相模原協同病院はこのほど、杜のホール橋本(相模原市緑区橋本)で32回目となる市民健康教育講座を開いた。肺がん治療の最前線を知ってもらおうと、疫学・内科・外科の立場から医師3人が最新情報を提供した。
日本人の全死亡者の28・7%(2015年)を占める肺がん。治療法は手術で患部を切除する「外科的療法」、抗がん剤による化学療法と放射線治療の「内科的療法」の大きく2つ。内科と外科、それぞれの専門医が最先端の治療法を紹介した。
最初に山本倫子氏(呼吸器病センター長)が疫学の分野から、現状や原因などを説明。「喫煙開始が早い人ほど肺がんになるリスクが高くなる。なるべく早く喫煙をやめることが、予防の秘けつ」と注意を促した。

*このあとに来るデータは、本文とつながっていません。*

**flow/config.mk**
```make
export PLATFORM = sky130hd
export DESIGN_NAME = reminder
export DESIGN_NICKNAME = reminder
export VERILOG_FILES = /design/flow/design.v
export SDC_FILE = /design/flow/constraint.sdc
export NUM_CORES = 4
export LEC_CHECK = 1
export CORE_AREA = 10 10 70 70
export DIE_AREA = 0 0 80 80
```
**flow/constraint.sdc**
```tcl
current_design reminder

set clk_period 1.0
set clk_io_pct 0.2

create_clock -name clk0 -period $clk_period [get_ports {clk}]

set non_clock_inputs [all_inputs -no_clocks]
set_input_delay [expr $clk_period * $clk_io_pct] -clock clk0 $non_clock_inputs
set_output_delay [expr $clk_period * $clk_io_pct] -clock clk0 [all_outputs]
```
**flow/design.v**
```verilog
module reminder(input  logic       clk, reset,
                input  logic [3:0] waterLevel,
                input  logic [3:0] hMSD, hLSD,
                output logic       remind);
logic reminder;
  always_ff @(posedge clk, posedge reset)
    if(reset) remind <= 1'b0;
    else      remind <= reminder;
  always_comb
    case(waterLevel)
      4'b0000:  reminder = 1'b0;
      4'b0001:  if((hMSD == 4'd2) & (hLSD >= 4'd2))                     reminder = 1'b1;
                else  reminder = 1'b0;
      4'b0010:  if((hMSD == 4'd2) & (hLSD >= 4'd1))                     reminder = 1'b1;
                else  reminder = 1'b0;
      4'b0011:  if(hMSD == 4'd2)                                        reminder = 1'b1;
                else  reminder = 1'b0;
      4'b0100:  if( (hMSD == 4'd2) | ((hMSD == 4'd1) & (hLSD == 4'd9))) reminder = 1'b1;
                else  reminder = 1'b0;
      4'b0101:  if( (hMSD == 4'd2) | ((hMSD == 4'd1) & (hLSD >= 4'd8))) reminder = 1'b1;
                else  reminder = 1'b0;
      4'b0110:  if( (hMSD == 4'd2) | ((hMSD == 4'd1) & (hLSD >= 4'd7))) reminder = 1'b1;
                else  reminder = 1'b0;
      4'b0111:  if( (hMSD == 4'd2) | ((hMSD == 4'd1) & (hLSD >= 4'd6))) reminder = 1'b1;
                else  reminder = 1'b0;
      4'b1000:  if( (hMSD == 4'd2) | ((hMSD == 4'd1) & (hLSD >= 4'd5))) reminder = 1'b1;
                else  reminder = 1'b0;
      4'b1001:  if( (hMSD == 4'd2) | ((hMSD == 4'd1) & (hLSD >= 4'd4))) reminder = 1'b1;
                else  reminder = 1'b0;
      4'b1010:  if( (hMSD == 4'd2) | ((hMSD == 4'd1) & (hLSD >= 4'd3))) reminder = 1'b1;
                else  reminder = 1'b0;
      4'b1011:  if( (hMSD == 4'd2) | ((hMSD == 4'd1) & (hLSD >= 4'd2))) reminder = 1'b1;
                else  reminder = 1'b0;
      4'b1100:  if( (hMSD == 4'd2) | ((hMSD == 4'd1) & (hLSD >= 4'd1))) reminder = 1'b1;
                else  reminder = 1'b0;
      4'b1101:  if(hMSD >= 4'd1)                                        reminder = 1'b1;
                else  reminder = 1'b0;
      4'b1110:  if( (hMSD >= 4'd1) | ((hMSD == 4'd0) & (hLSD == 4'd9))) reminder = 1'b1;
                else  reminder = 1'b0;
      4'b1111:  if( (hMSD >= 4'd1) | ((hMSD == 4'd0) & (hLSD >= 4'd8))) reminder = 1'b1;
                else  reminder = 1'b0;
      default:  reminder = 1'b0;
    endcase
endmodule
```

次に上遠野健氏(呼吸器内科副部長)は、がん細胞だけを攻撃する治療薬について説明。「以前は副作用が起こり、患者の大きな負担となる例もあった。現在では、一人ひとりの症状や体調を見極めながら、薬の種類や副作用のコントロールも可能になっている」と話していた。
呼吸器外科の安彦智博部長は、外科的治療について「1週間程度の入院で済み、病理学的検証もできるので根本的治療が期待できる」と強調。「早期発見できれば部分的に切除する。傷が小さく、入院期間も短期化できる」と紹介した。
2部は、座長の高野靖悟病院長や会場からの質問に答えるパネルディスカッション。医師3人が治療方法や治療後の後遺症など、来場者の質問に丁寧に答えていた。